> _What is required_: Every line of the material that mentions the word "gates" should be copied out.

━━━━━━

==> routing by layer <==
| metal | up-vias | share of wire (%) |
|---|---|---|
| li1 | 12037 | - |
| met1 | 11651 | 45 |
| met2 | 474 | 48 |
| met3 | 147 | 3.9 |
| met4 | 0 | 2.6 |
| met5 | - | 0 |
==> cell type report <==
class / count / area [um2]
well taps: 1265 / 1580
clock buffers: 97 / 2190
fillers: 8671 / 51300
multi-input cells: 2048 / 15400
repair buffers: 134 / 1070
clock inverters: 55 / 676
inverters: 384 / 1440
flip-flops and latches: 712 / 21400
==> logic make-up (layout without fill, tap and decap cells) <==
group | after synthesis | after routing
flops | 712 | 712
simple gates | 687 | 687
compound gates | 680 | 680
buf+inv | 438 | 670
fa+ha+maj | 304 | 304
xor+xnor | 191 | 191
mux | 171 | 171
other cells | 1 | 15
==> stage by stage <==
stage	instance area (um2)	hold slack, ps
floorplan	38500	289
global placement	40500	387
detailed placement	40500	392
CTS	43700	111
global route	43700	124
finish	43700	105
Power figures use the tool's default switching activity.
**src/ochd_pkg.sv**
```systemverilog
// ----------------------------------------------------------------------------
// ochd_pkg: shared types and constants for the compass heading core
// Widths, CORDIC arctangent table, scaling constants, register codes and the
// per-stage data record that travels down the pipeline.
// ----------------------------------------------------------------------------
package ochd_pkg;

  localparam int unsigned TableLen        = 24;
  localparam int unsigned CordicStagesDef = 16;

  localparam int unsigned AxisW = 16;
  localparam int unsigned VecW  = 36;  // |X|,|Y| stay below 2^33 with CORDIC gain
  localparam int unsigned AngW  = 34;  // angle in 2^-32 turn, sum of table fits
  localparam int unsigned MagW  = 32;  // |angle| after clamp to half a turn
  localparam int unsigned RadW  = 16;
  localparam int unsigned DegW  = 15;
  localparam int unsigned PiW   = 31;
  localparam int unsigned DsW   = 6;

  localparam int unsigned AddrW = 4;
  localparam int unsigned DataW = 32;

  // round(atan(2^-i) / (2 pi) * 2^32)
  localparam logic [29:0] AtanTurn [TableLen] = '{
    30'd536870912, 30'd316933406, 30'd167458907, 30'd85004756,
    30'd42667331,  30'd21354465,  30'd10679838,  30'd5340245,
    30'd2670163,   30'd1335087,   30'd667544,    30'd333772,
    30'd166886,    30'd83443,     30'd41722,     30'd20861,
    30'd10430,     30'd5215,      30'd2608,      30'd1304,
    30'd652,       30'd326,       30'd163,       30'd81
  };

  localparam logic signed [AngW-1:0] HalfTurn    = 34'sh0_8000_0000;
  localparam logic signed [AngW-1:0] QuarterTurn = 34'sh0_4000_0000;

  localparam logic [PiW-1:0]  PiQ29    = 31'd1686629713;  // round(pi * 2^29)
  localparam logic [DsW-1:0]  DegScale = 6'd45;           // 11520 / 2^31 = 45 / 2^23
  localparam logic [RadW-1:0] RadMax   = 16'd25736;
  localparam logic [DegW-1:0] DegMax   = 15'd11520;

  typedef enum logic [1:0] {
    RegOffsetX = 2'd0,
    RegOffsetY = 2'd1,
    RegOffsetZ = 2'd2
  } ochd_reg_e;

  typedef struct packed {
    logic [AxisW-1:0] x;
    logic [AxisW-1:0] y;
    logic [AxisW-1:0] z;
  } ochd_offs_t;

  typedef struct packed {
    logic                   zero;
    logic signed [VecW-1:0] x;
    logic signed [VecW-1:0] y;
    logic signed [AngW-1:0] ang;
    logic [AxisW-1:0]       cx;
    logic [AxisW-1:0]       cy;
    logic [AxisW-1:0]       cz;
  } ochd_vec_t;

endpackage

```
**src/ochd_cordic_stage.sv**
```systemverilog
// ----------------------------------------------------------------------------
// ochd_cordic_stage: one vectoring CORDIC iteration
// Rotate towards the X axis by atan(2^-STAGE) and register the result.
// ----------------------------------------------------------------------------
module ochd_cordic_stage import ochd_pkg::*; #(
  parameter int unsigned STAGE = 0
) (
  input  logic      clk_i,
  input  logic      rst_ni,
  input  logic      valid_i,
  input  ochd_vec_t data_i,
  output logic      valid_o,
  output ochd_vec_t data_o
);

  localparam logic signed [AngW-1:0] Step = $signed({4'b0000, AtanTurn[STAGE]});

  logic                   valid_q;
  ochd_vec_t              data_q, data_d;
  logic signed [VecW-1:0] dx, dy;

  assign dx = data_i.y >>> STAGE;
  assign dy = data_i.x >>> STAGE;

  always_comb begin
    data_d = data_i;
    if (!data_i.y[VecW-1]) begin
      data_d.x   = data_i.x + dx;
      data_d.y   = data_i.y - dy;
      data_d.ang = data_i.ang + Step;
    end else begin
      data_d.x   = data_i.x - dx;
      data_d.y   = data_i.y + dy;
      data_d.ang = data_i.ang - Step;
    end
  end

  always_ff @(posedge clk_i or negedge rst_ni) begin
    if (!rst_ni) begin
      valid_q <= 1'b0;
    end else begin
      valid_q <= valid_i;
    end
  end

  always_ff @(posedge clk_i) begin
    data_q <= data_d;
  end

  assign valid_o = valid_q;
  assign data_o  = data_q;

endmodule

```
### src/ochd_regs.sv
// ----------------------------------------------------------------------------
// ochd_regs: offset register file
// APB-style write and read of the three hard-iron offsets.
// ----------------------------------------------------------------------------
module ochd_regs import ochd_pkg::*; (
  input  logic             clk_i,
  input  logic             rst_ni,
  input  logic             psel,
  input  logic             penable,
  input  logic             pwrite,
  input  logic [AddrW-1:0] paddr,
  input  logic [DataW-1:0] pwdata,
  output logic [DataW-1:0] prdata,
  output logic             pready,
  output ochd_offs_t       offs_o
);

  ochd_offs_t offs_q, offs_d;
  logic       wr_en;

  assign pready = 1'b1;
  assign wr_en  = psel & penable & pwrite;

  always_comb begin
    offs_d = offs_q;
    if (wr_en) begin
      unique case (paddr[3:2])
        RegOffsetX: offs_d.x = pwdata[AxisW-1:0];
        RegOffsetY: offs_d.y = pwdata[AxisW-1:0];
        RegOffsetZ: offs_d.z = pwdata[AxisW-1:0];
        default:    offs_d   = offs_q;
      endcase
    end
  end

  always_ff @(posedge clk_i or negedge rst_ni) begin
    if (!rst_ni) begin
      offs_q <= '0;
    end else begin
      offs_q <= offs_d;
    end
  end

  always_comb begin
    unique case (paddr[3:2])
      RegOffsetX: prdata = {{(DataW-AxisW){1'b0}}, offs_q.x};
      RegOffsetY: prdata = {{(DataW-AxisW){1'b0}}, offs_q.y};
      RegOffsetZ: prdata = {{(DataW-AxisW){1'b0}}, offs_q.z};
      default:    prdata = '0;
    endcase
  end

  assign offs_o = offs_q;

endmodule

### config.mk
export PLATFORM = sky130hd
export DESIGN_NAME = ochd_regs
export DESIGN_NICKNAME = d
export VERILOG_FILES = /design/src/ochd_pkg.sv /design/src/ochd_regs.sv
export SDC_FILE = /design/constraint.sdc
export NUM_CORES = 1
export LEC_CHECK = 0
export BUFFER_PORTS_ARGS = -buffer_cell sky130_fd_sc_hd__buf_2
export CORE_MARGIN = 2
export CORE_UTILIZATION = 40
export CTS_BUF_LIST = sky130_fd_sc_hd__clkbuf_8
export DETAILED_ROUTE_END_ITERATION = 10
export PLACE_DENSITY = 0.69
export SYNTH_ARGS = -nofsm -noshare
export SYNTH_HDL_FRONTEND = slang
export SYNTH_SLANG_ARGS = --single-unit
export TNS_END_PERCENT = 1
### constraint.sdc
create_clock -name clk_i -period 1.82 [get_ports clk_i]
set_input_delay 0.273 -clock clk_i [delete_from_list [all_inputs] [get_ports clk_i]]
set_output_delay 0.273 -clock clk_i [all_outputs]
set_load 0.005 [all_outputs]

━━━━━━

> _Task response_:
simple gates | 687 | 687
compound gates | 680 | 680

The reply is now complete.